Au vu de ces éléments, l’heure est grave d’où la nécessité pour le Ministère d’Etat Chargé de la Justice, des Droits Humains et de la Bonne Gouvernance en synergie d’actions avec les Ministères de la Sécurité Publique, de l’Administration territoriale, des Budgets et finances et du Comité de la Lutte contre la Corruption de lancer une vaste opération d’interpellation de toutes les personnes impliquées dans les faits infractionnels en cause, de procéder aux saisies des moyens servant à la commission de ces actes et à la mise sous-scellés des différents dépôts d’hydrocarbures de contrebande. Ce qui permet d’éradiquer ce fléau et de mettre un terme à cette pratique de contrebande qui, non seulement paralyse l’économie nationale, mais aussi devient de sources de financement des groupes armés.

A qui profite l’économie de la contrebande de carburant ?

Une simple déclaration du ministère de l’énergie, d’interdire le transport de carburant dans les fûts n’a pu stopper la progression sur le terrain. Alors avec la tension de la trésorerie qui prévaut actuellement dans le pays où l’État centrafricain a besoin de l’argent qui peut être collecté par les taxes auprès des entreprises de vente des produits pétroliers entre autres, Total, Tradex et Sarpd-oil ça sera difficile puisque l’État a misé sur une économie de deux milliards cinq cents millions de francs CFA (2.500.000.000 FCFA) par mois.

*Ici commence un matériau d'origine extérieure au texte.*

<file path="config.mk">
export PLATFORM = sky130hd
export DESIGN_NAME = dmem_responder
export DESIGN_NICKNAME = d
export VERILOG_FILES = /design/src/rtl/dmem_pkg.sv /design/src/rtl/dmem_responder_tx_fifo.sv /design/src/rtl/dmem_responder.sv
export SDC_FILE = /design/constraint.sdc
export NUM_CORES = 2
export LEC_CHECK = 0
export BUFFER_PORTS_ARGS = -buffer_cell sky130_fd_sc_hd__clkbuf_2
export CAP_MARGIN = 15
export CORE_MARGIN = 4
export CORE_UTILIZATION = 50
export CTS_BUF_LIST = sky130_fd_sc_hd__clkbuf_4
export CTS_CLUSTER_SIZE = 28
export DETAILED_ROUTE_END_ITERATION = 7
export PLACE_DENSITY = 0.74
export SLEW_MARGIN = 20
export SYNTH_ARGS = -nofsm -noshare
export SYNTH_HDL_FRONTEND = slang
export SYNTH_SLANG_ARGS = --single-unit
</file>
<file path="constraint.sdc">
create_clock -name clk -period 3.7 [get_ports clk]
set_input_delay 0.185 -clock clk [delete_from_list [all_inputs] [get_ports clk]]
set_output_delay 0.185 -clock clk [all_outputs]
set_load 0.02 [all_outputs]
</file>
<file path="src/rtl/dmem_pkg.sv">
// Shared definitions for the data-side memory responder.
// Holds the MMIO register map, STATUS bit positions, the address bit that
// selects the MMIO region and the address-region type used by the decoder.

package dmem_pkg;

   // Address bit that separates RAM (0) from MMIO (1)
   localparam int MMIO_SEL_BIT = 31;

   // MMIO byte offsets; only DataAdr[4:2] take part in the decode
   localparam logic [4:0] GPIO_OFS   = 5'h00;
   localparam logic [4:0] TCOUNT_OFS = 5'h04;
   localparam logic [4:0] TCMP_OFS   = 5'h08;
   localparam logic [4:0] STATUS_OFS = 5'h0C;
   localparam logic [4:0] TXDATA_OFS = 5'h10;

   // STATUS bit positions: bits 0..2 are sticky (W1C), bits 3..4 are live
   localparam int ST_TIMER_MATCH = 0;
   localparam int ST_ADDR_ERR    = 1;
   localparam int ST_TX_OVF      = 2;
   localparam int ST_FIFO_FULL   = 3;
   localparam int ST_FIFO_EMPTY  = 4;
   localparam int STICKY_BITS    = 3;

   localparam logic [31:0] TCMP_RESET = 32'hFFFF_FFFF;

   // Where an address lands after decode
   typedef enum logic [1:0] {
      REGION_RAM,
      REGION_MMIO,
      REGION_ERR
   } region_e;

endpackage

</file>
<file path="src/rtl/dmem_responder_tx_fifo.sv">
// tx_fifo: byte FIFO feeding the downstream TX valid/ready interface.
// Ports:
//   clk        system clock
//   reset      asynchronous, active-low; flushes the FIFO
//   push       write push_data this edge (honoured when not full, or when
//              a pop happens on the same edge)
//   push_data  byte to enqueue
//   pop        dequeue the head this edge (ignored while empty)
//   head       oldest byte, 0 while empty
//   full       occupancy == DEPTH
//   empty      occupancy == 0
//   count      occupancy, 0..DEPTH

module tx_fifo #(
   parameter int DEPTH = 4
) (
   input  logic                     clk,
   input  logic                     reset,
   input  logic                     push,
   input  logic [7:0]               push_data,
   input  logic                     pop,
   output logic [7:0]               head,
   output logic                     full,
   output logic                     empty,
   output logic [$clog2(DEPTH):0]   count
);

   localparam int PTR_W = $clog2(DEPTH);
   localparam int CNT_W = PTR_W + 1;

   logic [7:0]       buf_q [DEPTH];
   logic [PTR_W-1:0] wr_ptr_q, wr_ptr_d;
   logic [PTR_W-1:0] rd_ptr_q, rd_ptr_d;
   logic [CNT_W-1:0] count_q, count_d;
   logic             do_push;
   logic             do_pop;

   assign empty = (count_q == '0);
   assign full  = (count_q == CNT_W'(DEPTH));
   assign count = count_q;
   assign head  = empty ? 8'h00 : buf_q[rd_ptr_q];

   // A pop frees a slot on the same edge, so a push into a full FIFO is
   // still accepted when it coincides with a pop.
   assign do_pop  = pop && !empty;
   assign do_push = push && (!full || do_pop);

   // Pointers are exactly PTR_W bits wide, so they wrap modulo DEPTH
   always_comb begin
      wr_ptr_d = wr_ptr_q;
      rd_ptr_d = rd_ptr_q;
      count_d  = count_q;
      if (do_push) begin
         wr_ptr_d = wr_ptr_q + PTR_W'(1);
      end
      if (do_pop) begin
         rd_ptr_d = rd_ptr_q + PTR_W'(1);
      end
      case ({do_push, do_pop})
         2'b10:   count_d = count_q + CNT_W'(1);
         2'b01:   count_d = count_q - CNT_W'(1);
         default: count_d = count_q;
      endcase
   end

   always_ff @(posedge clk or negedge reset) begin
      if (!reset) begin
         wr_ptr_q <= '0;
         rd_ptr_q <= '0;
         count_q  <= '0;
      end else begin
         wr_ptr_q <= wr_ptr_d;
         rd_ptr_q <= rd_ptr_d;
         count_q  <= count_d;
      end
   end

   // Storage needs no reset: empty already masks the head
   always_ff @(posedge clk) begin
      if (do_push) begin
         buf_q[wr_ptr_q] <= push_data;
      end
   end

endmodule

</file>
<file path="src/rtl/dmem_responder.sv">
// dmem_responder: data-port responder for the single-cycle RISC-V core.
// Word-addressed RAM below 0x8000_0000, MMIO registers above it
// (GPIO, free-running timer + compare, STATUS, TX byte FIFO).
// Ports:
//   clk        system clock, all state on rising edge
//   reset      asynchronous, active-low
//   DataAdr    byte address from the core (bits 1:0 ignored)
//   WriteData  store data
//   MemWrite   store strobe, sampled at the rising edge
//   ReadData   combinational load data
//   gpio_out   GPIO register
//   timer_irq  STATUS[0]
//   tx_data    FIFO head byte, 0 when empty
//   tx_valid   FIFO non-empty
//   tx_ready   downstream accepts the head when high together with tx_valid

module dmem_responder
   import dmem_pkg::*;
#(
   parameter int RAM_WORDS = 64,
   parameter int TX_DEPTH  = 4
) (
   input  logic        clk,
   input  logic        reset,
   input  logic [31:0] DataAdr,
   input  logic [31:0] WriteData,
   input  logic        MemWrite,
   output logic [31:0] ReadData,
   output logic [7:0]  gpio_out,
   output logic        timer_irq,
   output logic [7:0]  tx_data,
   output logic        tx_valid,
   input  logic        tx_ready
);

   localparam int RAM_IDX_W = $clog2(RAM_WORDS);
   localparam int CNT_W     = $clog2(TX_DEPTH) + 1;

   logic [31:0]            ram [RAM_WORDS];

   logic [7:0]             gpio_q, gpio_d;
   logic [31:0]            tcount_q, tcount_d;
   logic [31:0]            tcmp_q, tcmp_d;
   logic [STICKY_BITS-1:0] sticky_q, sticky_d;
   logic [STICKY_BITS-1:0] sticky_set;
   logic [STICKY_BITS-1:0] sticky_clr;

   logic [28:0]            word_idx;
   logic [RAM_IDX_W-1:0]   ram_idx;
   logic [4:0]             mmio_ofs;
   region_e                region;
   logic                   mmio_wr;
   logic [31:0]            status_word;

   logic                   fifo_push;
   logic                   fifo_pop;
   logic [7:0]             fifo_head;
   logic                   fifo_full;
   logic                   fifo_empty;
   logic [CNT_W-1:0]       fifo_count;

   // Word access only: the byte-lane bits never matter
   logic unused_adr_bits;
   assign unused_adr_bits = ^DataAdr[1:0];

   assign word_idx = DataAdr[30:2];
   assign ram_idx  = word_idx[RAM_IDX_W-1:0];
   assign mmio_ofs = {DataAdr[4:2], 2'b00};

   // The core presents DataAdr every cycle with no read strobe, so any
   // edge on which the address decodes to nothing flags an address error.
   always_comb begin
      region = REGION_ERR;
      if (DataAdr[MMIO_SEL_BIT]) begin
         if (mmio_ofs <= TXDATA_OFS) begin
            region = REGION_MMIO;
         end
      end else if (word_idx < 29'(RAM_WORDS)) begin
         region = REGION_RAM;
      end
   end

   assign mmio_wr = MemWrite && (region == REGION_MMIO);

   always_comb begin
      status_word                = '0;
      status_word[STICKY_BITS-1:0] = sticky_q;
      status_word[ST_FIFO_FULL]  = fifo_full;
      status_word[ST_FIFO_EMPTY] = fifo_empty;
   end

   always_comb begin
      ReadData = '0;
      case (region)
         REGION_RAM: ReadData = ram[ram_idx];
         REGION_MMIO: begin
            case (mmio_ofs)
               GPIO_OFS:   ReadData = {24'h0, gpio_q};
               TCOUNT_OFS: ReadData = tcount_q;
               TCMP_OFS:   ReadData = tcmp_q;
               STATUS_OFS: ReadData = status_word;
               TXDATA_OFS: ReadData = 32'(fifo_count);
               default:    ReadData = '0;
            endcase
         end
         default: ReadData = '0;
      endcase
   end

   assign fifo_push = mmio_wr && (mmio_ofs == TXDATA_OFS);
   assign fifo_pop  = !fifo_empty && tx_ready;

   // Sticky bits: a set on the same edge as a W1C wins over the clear
   always_comb begin
      gpio_d     = gpio_q;
      tcmp_d     = tcmp_q;
      tcount_d   = tcount_q + 32'd1;
      sticky_set = '0;
      sticky_clr = '0;

      if (mmio_wr) begin
         case (mmio_ofs)
            GPIO_OFS:   gpio_d     = WriteData[7:0];
            TCOUNT_OFS: tcount_d   = '0;
            TCMP_OFS:   tcmp_d     = WriteData;
            STATUS_OFS: sticky_clr = WriteData[STICKY_BITS-1:0];
            default:    ;
         endcase
      end

      sticky_set[ST_TIMER_MATCH] = (tcount_q == tcmp_q);
      sticky_set[ST_ADDR_ERR]    = (region == REGION_ERR);
      sticky_set[ST_TX_OVF]      = fifo_push && fifo_full && !fifo_pop;

      sticky_d = (sticky_q & ~sticky_clr) | sticky_set;
   end

   always_ff @(posedge clk or negedge reset) begin
      if (!reset) begin
         gpio_q   <= '0;
         tcount_q <= '0;
         tcmp_q   <= TCMP_RESET;
         sticky_q <= '0;
      end else begin
         gpio_q   <= gpio_d;
         tcount_q <= tcount_d;
         tcmp_q   <= tcmp_d;
         sticky_q <= sticky_d;
      end
   end

   // RAM contents survive reset
   always_ff @(posedge clk) begin
      if (MemWrite && (region == REGION_RAM)) begin
         ram[ram_idx] <= WriteData;
      end
   end

   tx_fifo #(
      .DEPTH(TX_DEPTH)
   ) u_tx_fifo (
      .clk       (clk),
      .reset     (reset),
      .push      (fifo_push),
      .push_data (WriteData[7:0]),
      .pop       (fifo_pop),
      .head      (fifo_head),
      .full      (fifo_full),
      .empty     (fifo_empty),
      .count     (fifo_count)
   );

   assign gpio_out  = gpio_q;
   assign timer_irq = sticky_q[ST_TIMER_MATCH];
   assign tx_data   = fifo_head;
   assign tx_valid  = !fifo_empty;

endmodule

</file>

Cependant, ces entreprises ne s’en sortent pas. On imagine une perte catastrophique avec effet escompté de la concurrence déloyale, les prix à la pompe de gasoil 1450 FCFA, essence 1350 FCFA mais sur le marché noir 1l d’essence est à 1100 FCFA.

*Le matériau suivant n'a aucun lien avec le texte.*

**config.mk**
```make
export PLATFORM = sky130hd
export DESIGN_NAME = wr_512b_to_bram
export DESIGN_NICKNAME = d
export VERILOG_FILES = /design/src/rtl/wr_512b_to_bram_pkg.sv /design/src/rtl/wr_512b_to_bram.sv
export SDC_FILE = /design/constraint.sdc
export NUM_CORES = 1
export LEC_CHECK = 0
export CAP_MARGIN = 20
export CELL_PAD_IN_SITES_DETAIL_PLACEMENT = 0
export CELL_PAD_IN_SITES_GLOBAL_PLACEMENT = 2
export CORE_MARGIN = 1
export CORE_UTILIZATION = 45
export CTS_CLUSTER_DIAMETER = 50
export DETAILED_ROUTE_END_ITERATION = 7
export DONT_BUFFER_PORTS = 1
export GPL_ROUTABILITY_DRIVEN = 0
export PLACE_DENSITY = 0.84
export SETUP_SLACK_MARGIN = 0.5
export SLEW_MARGIN = 20
export SYNTH_ARGS = -nofsm -noshare
export SYNTH_HDL_FRONTEND = slang
export SYNTH_SLANG_ARGS = --single-unit
export TNS_END_PERCENT = 20
```
**constraint.sdc**
```tcl
create_clock -name i_clk -period 4.1 [get_ports i_clk]
set_input_delay 0.41 -clock i_clk [delete_from_list [all_inputs] [get_ports i_clk]]
set_output_delay 0.41 -clock i_clk [all_outputs]
set_load 0.01 [all_outputs]
```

Selon des sources contactées au milieu des marqueteurs, après la suppression de l’Agence de stabilisation de régulation et du prix des produits pétroliers (ASRP), une coordination a été mise en place avec un poignet de 53 personnes recrutées. Mais, elles ne peuvent faire le travail convenablement, car elles ne sont pas aussi bien formées. L’absence de l’ASRP, laisse un grand vide dans la lutte contre les fraudes pétrolières en République Centrafricaine étant gardienne du secteur d’hydrocarbure, cela fait croître les activités de transport illicite de produits pétroliers à Bangui et dans les villes de provinces.

Lors de sa prestation de serment de son second quinquennat, le Chef de l’État, Professeur Faustin-Archange Touadera, a solennellement déclaré de tout mettre en œuvre pour bannir la corruption. Malheureusement, aucune condamnation plus de deux ans passés. Cette contradiction est tellement visible et perçue par le Peuple, ce qui démontre que l’impunité ZERO est loin de devenir une réalité. Plusieurs noms dont certains Cadres de son régime sont cités dans les affaires de pot-de-vin mais ils ne sont pas jusqu’aujourd’hui inquiétés par la Justice. Et la contrebande des produits pétroliers, des proches du président de la République dont certains ministres ne seraient pas loin dans cette affaire.